Personally, I open several packages and combine them in one mylar bag with an oxygen absorber before sealing the mylar. Then the new package gets put in a 5 gallon bucket with a Gamma lid.

If it were dried beans I would leave them in the one pound bags and seal several in mylar with an oxygen absorber. The bags they sell them in is not air tight so they are fine this way.


----------



## DarkEcho6 (Mar 27, 2015)

I don't know how much oxygen absorbers cost, but an alternative is to use hand warmers. Toss one in and it will take all oxygen out.


----------



## HamiltonFelix (Oct 11, 2011)

What O2 absorbers are and how to make them is a subject for a new thread.

We like our vacuum sealer. Obviously, food frozen in vacuum bags will last much longer without freezer burn than food in a typical supermarket package. Vacuum bags allow a large cut of meat to be divided into meal sized packages before freezing. 

Homemade jerky is more dry than store bought, and hopefully very lean. Vacuum packing helps keep it dry and preserved. They are great when making up your own "homemade MREs." 

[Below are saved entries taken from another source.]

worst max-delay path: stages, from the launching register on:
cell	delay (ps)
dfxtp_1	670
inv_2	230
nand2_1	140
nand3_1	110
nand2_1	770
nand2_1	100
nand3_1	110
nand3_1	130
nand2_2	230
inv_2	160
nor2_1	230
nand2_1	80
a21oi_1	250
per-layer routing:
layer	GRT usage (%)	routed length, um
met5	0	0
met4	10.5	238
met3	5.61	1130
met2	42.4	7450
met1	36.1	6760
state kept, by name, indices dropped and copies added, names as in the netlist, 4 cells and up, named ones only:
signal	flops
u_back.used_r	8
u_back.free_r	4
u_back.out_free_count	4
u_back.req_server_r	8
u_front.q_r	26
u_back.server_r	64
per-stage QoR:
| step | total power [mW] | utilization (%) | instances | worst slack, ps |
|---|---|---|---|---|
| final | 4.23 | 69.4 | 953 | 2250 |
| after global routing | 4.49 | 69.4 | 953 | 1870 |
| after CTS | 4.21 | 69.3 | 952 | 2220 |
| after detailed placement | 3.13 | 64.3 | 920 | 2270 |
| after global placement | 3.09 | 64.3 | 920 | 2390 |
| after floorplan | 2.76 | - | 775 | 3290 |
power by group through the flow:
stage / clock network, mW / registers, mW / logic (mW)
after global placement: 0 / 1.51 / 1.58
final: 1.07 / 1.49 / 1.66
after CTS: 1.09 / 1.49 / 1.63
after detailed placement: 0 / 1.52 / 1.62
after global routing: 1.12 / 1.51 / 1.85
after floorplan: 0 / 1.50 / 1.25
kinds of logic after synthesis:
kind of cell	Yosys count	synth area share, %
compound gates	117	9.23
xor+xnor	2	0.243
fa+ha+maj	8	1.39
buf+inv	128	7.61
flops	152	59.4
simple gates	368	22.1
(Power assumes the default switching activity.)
==> src/design/vfrt_pkg.sv <==
`default_nettype none
// ----------------------------------------------------------------------------
// vfrt_pkg
// Shared types and constants for the flood replication table.
// ----------------------------------------------------------------------------
package vfrt_pkg;

    localparam int TABLE_ENTRIES = 64;
    localparam int IDX_W = (TABLE_ENTRIES > 1) ? $clog2(TABLE_ENTRIES) : 1;
    localparam int CNT_W = $clog2(TABLE_ENTRIES + 1);
    localparam logic [31:0] VNI_MAX = 32'h00FF_FFFF;

    localparam logic [2:0] OP_ADD      = 3'd0;
    localparam logic [2:0] OP_SET_PORT = 3'd1;
    localparam logic [2:0] OP_DELETE   = 3'd2;
    localparam logic [2:0] OP_DISTRIB  = 3'd3;
    localparam logic [2:0] OP_DUMP     = 3'd4;

    localparam logic [2:0] ST_OK        = 3'd0;
    localparam logic [2:0] ST_BAD_VNI   = 3'd1;
    localparam logic [2:0] ST_DUP       = 3'd2;
    localparam logic [2:0] ST_NOT_FOUND = 3'd3;
    localparam logic [2:0] ST_FULL      = 3'd4;

    typedef enum logic [2:0] {
        S_IDLE,
        S_SCAN,
        S_WRITE,
        S_STATUS,
        S_EMIT,
        S_FLUSH
    } state_t;

    // Controller to datapath commands
    typedef struct packed {
        logic load;       // capture the input transaction
        logic scan_clr;   // restart the slot sweep
        logic scan_step;  // read next slot
        logic commit;     // apply add/set/delete at its slot
        logic send_stat;  // load the status result into the output register
        logic send_copy;  // load the pending copy/dump result into the output register
        logic last;       // mark the loaded result as the final one
    } cmd_t;

    // Datapath to controller status
    typedef struct packed {
        logic       scan_done;  // every slot has been read
        logic       rd_valid;   // a read slot is presented this cycle
        logic       rd_hit;     // that slot produces a result
        logic       out_busy;   // output register still holds a result
        logic       have_pend;  // a result is waiting for its last flag
        logic [2:0] op;
    } stat_t;

endpackage
`default_nettype wire

==> src/design/vfrt_ctrl.sv <==
`default_nettype none
// ----------------------------------------------------------------------------
// vfrt_ctrl
// Sequencer: sweeps the table once per transaction and issues its results.
// ----------------------------------------------------------------------------
module vfrt_ctrl (
    input  wire logic            clk,
    input  wire logic            rst_n,
    input  wire logic            in_fire,
    output logic                 in_ready,
    input  wire vfrt_pkg::stat_t st,
    output vfrt_pkg::cmd_t       cmd
);

    vfrt_pkg::state_t state_reg, state_next;

    always_ff @(posedge clk or negedge rst_n)
    begin
        if (!rst_n)
            state_reg <= vfrt_pkg::S_IDLE;
        else
            state_reg <= state_next;
    end

    always_comb
    begin
        state_next = state_reg;
        unique case (state_reg)
            vfrt_pkg::S_IDLE:
                if (in_fire)
                    state_next = vfrt_pkg::S_SCAN;
            vfrt_pkg::S_SCAN:
                if (st.scan_done && !st.rd_valid)
                begin
                    if (st.op == vfrt_pkg::OP_ADD || st.op == vfrt_pkg::OP_SET_PORT
                        || st.op == vfrt_pkg::OP_DELETE)
                        state_next = vfrt_pkg::S_WRITE;
                    else
                        state_next = vfrt_pkg::S_IDLE;
                end
                else if (st.op == vfrt_pkg::OP_DISTRIB || st.op == vfrt_pkg::OP_DUMP)
                    state_next = vfrt_pkg::S_EMIT;
            vfrt_pkg::S_EMIT:
                if (st.scan_done && !st.rd_valid)
                    state_next = vfrt_pkg::S_FLUSH;
            vfrt_pkg::S_FLUSH:
                if (!st.out_busy)
                    state_next = vfrt_pkg::S_IDLE;
            vfrt_pkg::S_WRITE:
                state_next = vfrt_pkg::S_STATUS;
            vfrt_pkg::S_STATUS:
                if (!st.out_busy)
                    state_next = vfrt_pkg::S_IDLE;
            default:
                state_next = vfrt_pkg::S_IDLE;
        endcase
    end

    always_comb
    begin
        cmd = '0;
        in_ready = 1'b0;
        unique case (state_reg)
            vfrt_pkg::S_IDLE:
            begin
                in_ready = !st.out_busy;
                cmd.load = in_fire;
                cmd.scan_clr = in_fire;
            end
            vfrt_pkg::S_SCAN:
                cmd.scan_step = 1'b1;
            vfrt_pkg::S_EMIT:
            begin
                // a hit waits until the previous pending result can move out
                cmd.scan_step = !(st.rd_valid && st.rd_hit && st.have_pend && st.out_busy);
                cmd.send_copy = 1'b0;
            end
            vfrt_pkg::S_FLUSH:
            begin
                cmd.send_copy = st.have_pend && !st.out_busy;
                cmd.last = 1'b1;
            end
            vfrt_pkg::S_WRITE:
                cmd.commit = 1'b1;
            vfrt_pkg::S_STATUS:
            begin
                cmd.send_stat = !st.out_busy;
                cmd.last = 1'b1;
            end
            default: ;
        endcase
    end

    a_ready_idle: assert property (@(posedge clk) disable iff (!rst_n)
        in_ready |-> state_reg == vfrt_pkg::S_IDLE)
        else $error("ready outside idle");
    a_commit_once: assert property (@(posedge clk) disable iff (!rst_n)
        cmd.commit |=> !cmd.commit)
        else $error("double commit");
    a_load_idle: assert property (@(posedge clk) disable iff (!rst_n)
        cmd.load |=> state_reg == vfrt_pkg::S_SCAN)
        else $error("load without scan");

endmodule
`default_nettype wire

==> config.mk <==
export PLATFORM = sky130hd
export DESIGN_NAME = vfrt_ctrl
export DESIGN_NICKNAME = d
export VERILOG_FILES = /design/src/design/vfrt_pkg.sv /design/src/design/vfrt_ctrl.sv
export SDC_FILE = /design/constraint.sdc
export NUM_CORES = 1
export LEC_CHECK = 0
export BUFFER_PORTS_ARGS = -buffer_cell sky130_fd_sc_hd__buf_2
export CORE_AREA = 2 2 39 41
export DETAILED_ROUTE_END_ITERATION = 6
export DIE_AREA = 0 0 41 43
export PLACE_DENSITY = 0.56
export SYNTH_ARGS = -nofsm -noshare
export SYNTH_HDL_FRONTEND = slang
export SYNTH_SLANG_ARGS = --single-unit
==> constraint.sdc <==
create_clock -name clk -period 2.2 [get_ports clk]
set_clock_uncertainty 0.2 [all_clocks]
set_input_delay 0.11 -clock clk [delete_from_list [all_inputs] [get_ports clk]]
set_output_delay 0.11 -clock clk [all_outputs]
set_load 0.02 [all_outputs]
# ---- Yosys cells after proc, flatten, opt, wreduce, memory -nomap -nowiden
# Cells that the tools add are included.
dict set report word_totals {
  inputBits 11
  register_bits 3
  rom_bits 0
  wordCells 43
  memories 0
  out_inout_bits 8
  ramBits 0
  latch_bits 0
}
dict set report op_classes {
  n_mul 0
  div 0
  reduce_logical 15
  addsub 0
  shifts 0
  magnitude_cmp 0
  n_eq_ne 13
  muxes 14
  bitwise 0
}
# cell n
set ops {}
lappend ops {{$mux W3} 5}
lappend ops {{$pmux W3 S5} 1}
lappend ops {{$eq A3 B2 Y1 const B} 4}
lappend ops {{$eq A3 B3 Y1 const B} 3}
lappend ops {{$eq A3 B1 Y1 const B} 2}
lappend ops {{$logic_not A3 Y1} 2}
lappend ops {{$ne A2 B2 Y1 const B} 3}
lappend ops {{$logic_and A1 B1 Y1} 5}
lappend ops {{$mux W1} 5}
lappend ops {{$mux W2} 2}
lappend ops {{$reduce_and A4 Y1} 1}
lappend ops {{$logic_not A1 Y1} 3}
lappend ops {{$logic_or A1 B1 Y1} 3}
lappend ops {{$ne A3 B3 Y1 const B} 1}
lappend ops {{$pmux W1 S2} 1}
lappend ops {{$reduce_or A2 Y1} 1}

# ---- Longest topological paths before layout
dict set report logic_depth {
  ltp_word 6
  depth_mapped 5
  ltp_nobuf 4
}

# ---- Worst setup path before layout
# No wires, ideal clock.
dict set report synth_path {
  path_kind {reg-to-output}
  startpoint {register state_reg[1]}
  endpoint {output cmd[6] (netlist name)}
  required_ns 1.890
  t_arrival_ns 1.476
  path_slack_ns 0.414
  n_path_buf 2
  path_stages_with_launch 4
  path_cell_list {dfrtp_1 clkbuf_1 nor3b_1 buf_4}
}
# item line_no
set synth_rtl {}
lappend synth_rtl {{from (decl)} vfrt_ctrl.sv:15} ;# vfrt_pkg::state_t state_reg, state_next;
lappend synth_rtl {{from (signal assigned)} vfrt_ctrl.sv:20} ;# state_reg <= vfrt_pkg::S_IDLE;
lappend synth_rtl {{from (signal assigned)} vfrt_ctrl.sv:22} ;# state_reg <= state_next;
lappend synth_rtl {{to (decl)} vfrt_ctrl.sv:12} ;# output vfrt_pkg::cmd_t cmd

==> flow_summary.ini <==
[logic_synthesis]
synth-seq-area-share = 0.229
syn_area_um2 = 328
synth_top_area_cell = dfrtp_1
ys_types = 26
syn-num-nets = 50
synth-seq-cells = 3
yosysWarningCount = 0
synth_common_cells = nand2b_1, nor2_1, dfrtp_1, nand2_1
postSynthCellCount = 39
synth_area_leaders = dfrtp_1, nand2b_1, a2111oi_2
yosysTopAreaCellShare = 0.229
syn_avg_cell_area_um2 = 8.41
ys_async_sr_fraction = 1.00
synth_edf_count = 0
ys_dominant_reg_cell = dfrtp_1

[route]
wl_per_cell_um = 9.40
first_pass_iters = 4
drt_wl_total_um = 724
drc_errors = 0
ant_nets = 0
avgViaCountPerCell = 4.38
first_iter_violations = 3
dr_total_vias = 337

[sta]
hold_viol_final = 0
rsz0062_at_grt = no
period_minus_slack_ps = 1740
max_slew_margin = 0.768
worst_slew_pin_slew_ps = 347
slew_violations = 0
timing.hold.ws_ps = 56.2
max_freq_mhz = 575
setup_viol_count_final = 0
setup_tns_ps = 0
finalCritPeriodShare = 0.791

[setup_path]
setup.worst_path.end_class = output pin
critPathLaunch = state_reg[2]$_DFFE_PN0P_
timing.critical_path.to = cmd[6]
r2r_end = state_reg[0]$_DFFE_PN0P_
crit_fanout = 11
rr_startpoint = state_reg[2]$_DFFE_PN0P_
reg2reg_slack_ps = 470
setup.worst_path.start_class = flop
arrival_ps = 1430
rr_worst_depth = 4
critPathKind = reg -> out
cp.required_ps = 1890

[power]
p_leak_nw = 0.227
ir_worst_vdd_mv = 0.505
cellPowerDensity_nw_per_um2 = 1260

[layout]
area_growth_pct = 44.7
drive_gt1_frac = 0.443
largest_reg_flops = 3
final_net_count = 73
n_antenna_cell = 0

[floorplan]
num_io_pins = 19
start_util = 0.237
die_h_um = 43
coreArea_um2 = 1380
dieArea_um2 = 1760
die_x_um = 41
rows = 14

[cts]
cts.root.buffer_cell = clkbuf_4
htreeDepth = 1
clkTransAtPathRegs_ps = 30
cts.sinks = 3
clk_path_buf_depth = 2
cts_setup_buffers = 0
clk_latency_ps = 230
cts_buffers = 3
cts_tree = yes

[grt]
grt_pass1_vias = 328
grt_pass1_wl_um = 1220
gr-usage-all-layers = 0.0996
antenna_found_initial = 0
grt_max_degree = 12
grt_overflow_total = 0

[job]
cap_violations = 0

[hold_path]
hold_class = in -> reg
worstHoldStart = st[0]

[place]
portBuffers = 18
hpwl_um = 573
place.gp.congestion = 0.787

[status]
outcome = complete, no violations
<file path="src/rtl/omrq_pkg.sv">
`default_nettype none
// ----------------------------------------------------------------------------
// omrq_pkg
// Shared types and constants of the overwriting message ring queue: operation
// codes, field widths, default sizes and the item and result transfer structs.
// ----------------------------------------------------------------------------
package omrq_pkg;

    localparam int DEF_QUEUE_DEPTH = 16;
    localparam int DEF_MAX_BYTES   = 64;

    localparam int SRC_W  = 4;
    localparam int BYTE_W = 8;
    localparam int LEN_W  = 7;

    typedef enum logic [1:0] {
        OP_PUSH  = 2'd0,
        OP_POP   = 2'd1,
        OP_PEEK  = 2'd2,
        OP_CLEAR = 2'd3
    } op_t;

    typedef struct packed {
        op_t               op;
        logic [SRC_W-1:0]  source;
        logic [BYTE_W-1:0] data_byte;
        logic              byte_valid;
        logic              end_of_message;
    } item_t;

    typedef struct packed {
        logic              found;
        logic [SRC_W-1:0]  msg_source;
        logic [BYTE_W-1:0] msg_byte;
        logic [LEN_W-1:0]  msg_length;
        logic              last_of_run;
    } result_t;

endpackage
`default_nettype wire

</file>
<file path="src/rtl/omrq_jobq.sv">
`default_nettype none
// ----------------------------------------------------------------------------
// omrq_jobq
// Two-entry queue of read jobs between the front and the back. Also reports
// whether a queued job still refers to a given slot.
// ----------------------------------------------------------------------------
module omrq_jobq #(
    parameter int QUEUE_DEPTH = omrq_pkg::DEF_QUEUE_DEPTH
) (
    input  wire logic                               clk,
    input  wire logic                               rst_n,
    input  wire logic                               in_push,
    input  wire logic                               in_found,
    input  wire logic [$clog2(QUEUE_DEPTH)-1:0]     in_slot,
    output logic                                    in_full,
    output logic                                    out_valid,
    output logic                                    out_found,
    output logic      [$clog2(QUEUE_DEPTH)-1:0]     out_slot,
    input  wire logic                               out_take,
    input  wire logic [$clog2(QUEUE_DEPTH)-1:0]     probe_slot,
    output logic                                    probe_hit
);

    localparam int SW = $clog2(QUEUE_DEPTH);

    logic          found_mem [2];
    logic [SW-1:0] slot_mem  [2];
    logic          wr_ptr_reg;
    logic          rd_ptr_reg;
    logic [1:0]    cnt_reg;
    logic          vld0;
    logic          vld1;
    logic          do_push;
    logic          do_take;

    assign in_full   = (cnt_reg == 2'd2);
    assign out_valid = (cnt_reg != 2'd0);
    assign out_found = found_mem[rd_ptr_reg];
    assign out_slot  = slot_mem[rd_ptr_reg];
    assign do_push   = in_push && !in_full;
    assign do_take   = out_take && out_valid;

    // entry validity from fill count and read pointer
    always_comb
    begin
        vld0 = (cnt_reg == 2'd2) || ((cnt_reg == 2'd1) && (rd_ptr_reg == 1'b0));
        vld1 = (cnt_reg == 2'd2) || ((cnt_reg == 2'd1) && (rd_ptr_reg == 1'b1));
        probe_hit = (vld0 && found_mem[0] && (slot_mem[0] == probe_slot)) ||
                    (vld1 && found_mem[1] && (slot_mem[1] == probe_slot));
    end

    always_ff @(posedge clk)
    begin
        if (do_push)
        begin
            found_mem[wr_ptr_reg] <= in_found;
            slot_mem[wr_ptr_reg]  <= in_slot;
        end
    end

    always_ff @(posedge clk or negedge rst_n)
    begin
        if (!rst_n)
        begin
            wr_ptr_reg <= 1'b0;
            rd_ptr_reg <= 1'b0;
            cnt_reg    <= 2'd0;
        end
        else
        begin
            if (do_push)
            begin
                wr_ptr_reg <= ~wr_ptr_reg;
            end
            if (do_take)
            begin
                rd_ptr_reg <= ~rd_ptr_reg;
            end
            if (do_push && !do_take)
            begin
                cnt_reg <= cnt_reg + 2'd1;
            end
            else if (do_take && !do_push)
            begin
                cnt_reg <= cnt_reg - 2'd1;
            end
        end
    end

endmodule
`default_nettype wire

</file>
### src/rtl/omrq_pkg.sv
`default_nettype none
// ----------------------------------------------------------------------------
// omrq_pkg
// Shared types and constants of the overwriting message ring queue: operation
// codes, field widths, default sizes and the item and result transfer structs.
// ----------------------------------------------------------------------------
package omrq_pkg;

    localparam int DEF_QUEUE_DEPTH = 16;
    localparam int DEF_MAX_BYTES   = 64;

    localparam int SRC_W  = 4;
    localparam int BYTE_W = 8;
    localparam int LEN_W  = 7;

    typedef enum logic [1:0] {
        OP_PUSH  = 2'd0,
        OP_POP   = 2'd1,
        OP_PEEK  = 2'd2,
        OP_CLEAR = 2'd3
    } op_t;

    typedef struct packed {
        op_t               op;
        logic [SRC_W-1:0]  source;
        logic [BYTE_W-1:0] data_byte;
        logic              byte_valid;
        logic              end_of_message;
    } item_t;

    typedef struct packed {
        logic              found;
        logic [SRC_W-1:0]  msg_source;
        logic [BYTE_W-1:0] msg_byte;
        logic [LEN_W-1:0]  msg_length;
        logic              last_of_run;
    } result_t;

endpackage
`default_nettype wire

### src/rtl/omrq_back.sv
`default_nettype none
// ----------------------------------------------------------------------------
// omrq_back
// Read back end: takes one job at a time, loads the slot metadata, streams
// the bytes into the consumer's result queue, one per cycle while it has room.
// ----------------------------------------------------------------------------
module omrq_back #(
    parameter int QUEUE_DEPTH = omrq_pkg::DEF_QUEUE_DEPTH,
    parameter int MAX_BYTES   = omrq_pkg::DEF_MAX_BYTES
) (
    input  wire logic                                         clk,
    input  wire logic                                         rst_n,
    input  wire logic                                         job_valid,
    input  wire logic                                         job_found,
    input  wire logic [$clog2(QUEUE_DEPTH)-1:0]               job_slot,
    output logic                                              job_take,
    output logic                                              meta_re,
    output logic      [$clog2(QUEUE_DEPTH)-1:0]               meta_rslot,
    input  wire logic [$clog2(MAX_BYTES+1)-1:0]               len_rdata,
    input  wire logic [omrq_pkg::SRC_W-1:0]                   src_rdata,
    output logic                                              byte_re,
    output logic      [$clog2(QUEUE_DEPTH*MAX_BYTES)-1:0]     byte_raddr,
    input  wire logic [omrq_pkg::BYTE_W-1:0]                  byte_rdata,
    output logic                                              active,
    output logic      [$clog2(QUEUE_DEPTH)-1:0]               active_slot,
    output logic                                              empty,
    input  wire logic                                         pop,
    output omrq_pkg::result_t                                 result
);

    localparam int SW = $clog2(QUEUE_DEPTH);
    localparam int LW = $clog2(MAX_BYTES+1);
    localparam int AW = $clog2(QUEUE_DEPTH*MAX_BYTES);

    typedef enum logic [1:0] {
        ST_IDLE,
        ST_LOAD,
        ST_RUN
    } state_t;

    state_t                     state_reg;
    state_t                     state_next;
    logic [SW-1:0]              slot_reg;
    logic [SW-1:0]              slot_next;
    logic [LW-1:0]              len_reg;
    logic [LW-1:0]              len_next;
    logic [omrq_pkg::SRC_W-1:0] src_reg;
    logic [omrq_pkg::SRC_W-1:0] src_next;
    logic [LW-1:0]              k_reg;
    logic [LW-1:0]              k_next;
    logic                       d_valid_reg;
    logic                       d_valid_next;
    logic                       d_found_reg;
    logic                       d_found_next;
    logic [omrq_pkg::SRC_W-1:0] d_src_reg;
    logic [omrq_pkg::SRC_W-1:0] d_src_next;
    logic [LW-1:0]              d_len_reg;
    logic [LW-1:0]              d_len_next;
    logic                       d_last_reg;
    logic                       d_last_next;
    logic                       d_zero_reg;
    logic                       d_zero_next;
    logic                       d_push;
    logic                       advance;
    logic                       run_last;

    omrq_pkg::result_t          rq_mem [2];
    omrq_pkg::result_t          rq_in;
    logic                       rq_wr_reg;
    logic                       rq_rd_reg;
    logic [1:0]                 rq_cnt_reg;
    logic                       rq_pop;

    assign active      = (state_reg != ST_IDLE);
    assign active_slot = slot_reg;
    assign meta_rslot  = job_slot;
    assign byte_raddr  = AW'(slot_reg) * AW'(MAX_BYTES) + AW'(k_reg);
    assign d_push      = d_valid_reg && (rq_cnt_reg != 2'd2);
    assign advance     = !d_valid_reg || d_push;
    assign run_last    = (len_reg == '0) || ((k_reg + LW'(1)) == len_reg);

    always_comb
    begin
        state_next   = state_reg;
        slot_next    = slot_reg;
        len_next     = len_reg;
        src_next     = src_reg;
        k_next       = k_reg;
        d_valid_next = d_valid_reg && !d_push;
        d_found_next = d_found_reg;
        d_src_next   = d_src_reg;
        d_len_next   = d_len_reg;
        d_last_next  = d_last_reg;
        d_zero_next  = d_zero_reg;
        job_take     = 1'b0;
        meta_re      = 1'b0;
        byte_re      = 1'b0;
        case (state_reg)
            ST_IDLE:
            begin
                if (job_valid && job_found)
                begin
                    job_take   = 1'b1;
                    meta_re    = 1'b1;
                    slot_next  = job_slot;
                    state_next = ST_LOAD;
                end
                else if (job_valid && advance)
                begin
                    // not-found result
                    job_take     = 1'b1;
                    d_valid_next = 1'b1;
                    d_found_next = 1'b0;
                    d_src_next   = '0;
                    d_len_next   = '0;
                    d_last_next  = 1'b1;
                    d_zero_next  = 1'b1;
                end
            end
            ST_LOAD:
            begin
                len_next   = len_rdata;
                src_next   = src_rdata;
                k_next     = '0;
                state_next = ST_RUN;
            end
            ST_RUN:
            begin
                if (advance)
                begin
                    byte_re      = (len_reg != '0);
                    d_valid_next = 1'b1;
                    d_found_next = 1'b1;
                    d_src_next   = src_reg;
                    d_len_next   = len_reg;
                    d_last_next  = run_last;
                    d_zero_next  = (len_reg == '0);
                    k_next       = k_reg + LW'(1);
                    if (run_last)
                    begin
                        state_next = ST_IDLE;
                    end
                end
            end
            default:
            begin
                state_next = ST_IDLE;
            end
        endcase
    end

    always_ff @(posedge clk or negedge rst_n)
    begin
        if (!rst_n)
        begin
            state_reg   <= ST_IDLE;
            d_valid_reg <= 1'b0;
        end
        else
        begin
            state_reg   <= state_next;
            d_valid_reg <= d_valid_next;
        end
    end

    always_ff @(posedge clk)
    begin
        slot_reg    <= slot_next;
        len_reg     <= len_next;
        src_reg     <= src_next;
        k_reg       <= k_next;
        d_found_reg <= d_found_next;
        d_src_reg   <= d_src_next;
        d_len_reg   <= d_len_next;
        d_last_reg  <= d_last_next;
        d_zero_reg  <= d_zero_next;
    end

    // result queue
    always_comb
    begin
        rq_in.found       = d_found_reg;
        rq_in.msg_source  = d_src_reg;
        rq_in.msg_byte    = d_zero_reg ? '0 : byte_rdata;
        rq_in.msg_length  = omrq_pkg::LEN_W'(d_len_reg);
        rq_in.last_of_run = d_last_reg;
    end

    assign empty  = (rq_cnt_reg == 2'd0);
    assign result = rq_mem[rq_rd_reg];
    assign rq_pop = pop && !empty;

    always_ff @(posedge clk)
    begin
        if (d_push)
        begin
            rq_mem[rq_wr_reg] <= rq_in;
        end
    end

    always_ff @(posedge clk or negedge rst_n)
    begin
        if (!rst_n)
        begin
            rq_wr_reg  <= 1'b0;
            rq_rd_reg  <= 1'b0;
            rq_cnt_reg <= 2'd0;
        end
        else
        begin
            if (d_push)
            begin
                rq_wr_reg <= ~rq_wr_reg;
            end
            if (rq_pop)
            begin
                rq_rd_reg <= ~rq_rd_reg;
            end
            if (d_push && !rq_pop)
            begin
                rq_cnt_reg <= rq_cnt_reg + 2'd1;
            end
            else if (rq_pop && !d_push)
            begin
                rq_cnt_reg <= rq_cnt_reg - 2'd1;
            end
        end
    end

endmodule
`default_nettype wire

Vacuum sealers are good for so much more than food. Whether it's keeping a pair of socks dry and compressed in your backpack, keeping the road flares in your trunk from drawing moisture and going bad or preserving a rifle after it has already been placed in a VCR bag, the usefullness of the vacuum sealer can hardly be overstated.


----------



## IlliniWarrior (Nov 30, 2010)

DarkEcho6 said:


> I don't know how much oxygen absorbers cost, but an alternative is to use hand warmers. Toss one in and it will take all oxygen out.


how does 02 absorbers cost? .... not enough to gamble on using BS alternative methods like hand warmers .... fill a 5 gallon bucket with quality food and you have $20+ eazy .... and to boot your stored food is your family's insurance policy against possible death by starvation .... 02 absorbers are actually toooo cheap for all the advantages they provide to the modern prepper ....


----------



## Country Living (Dec 15, 2009)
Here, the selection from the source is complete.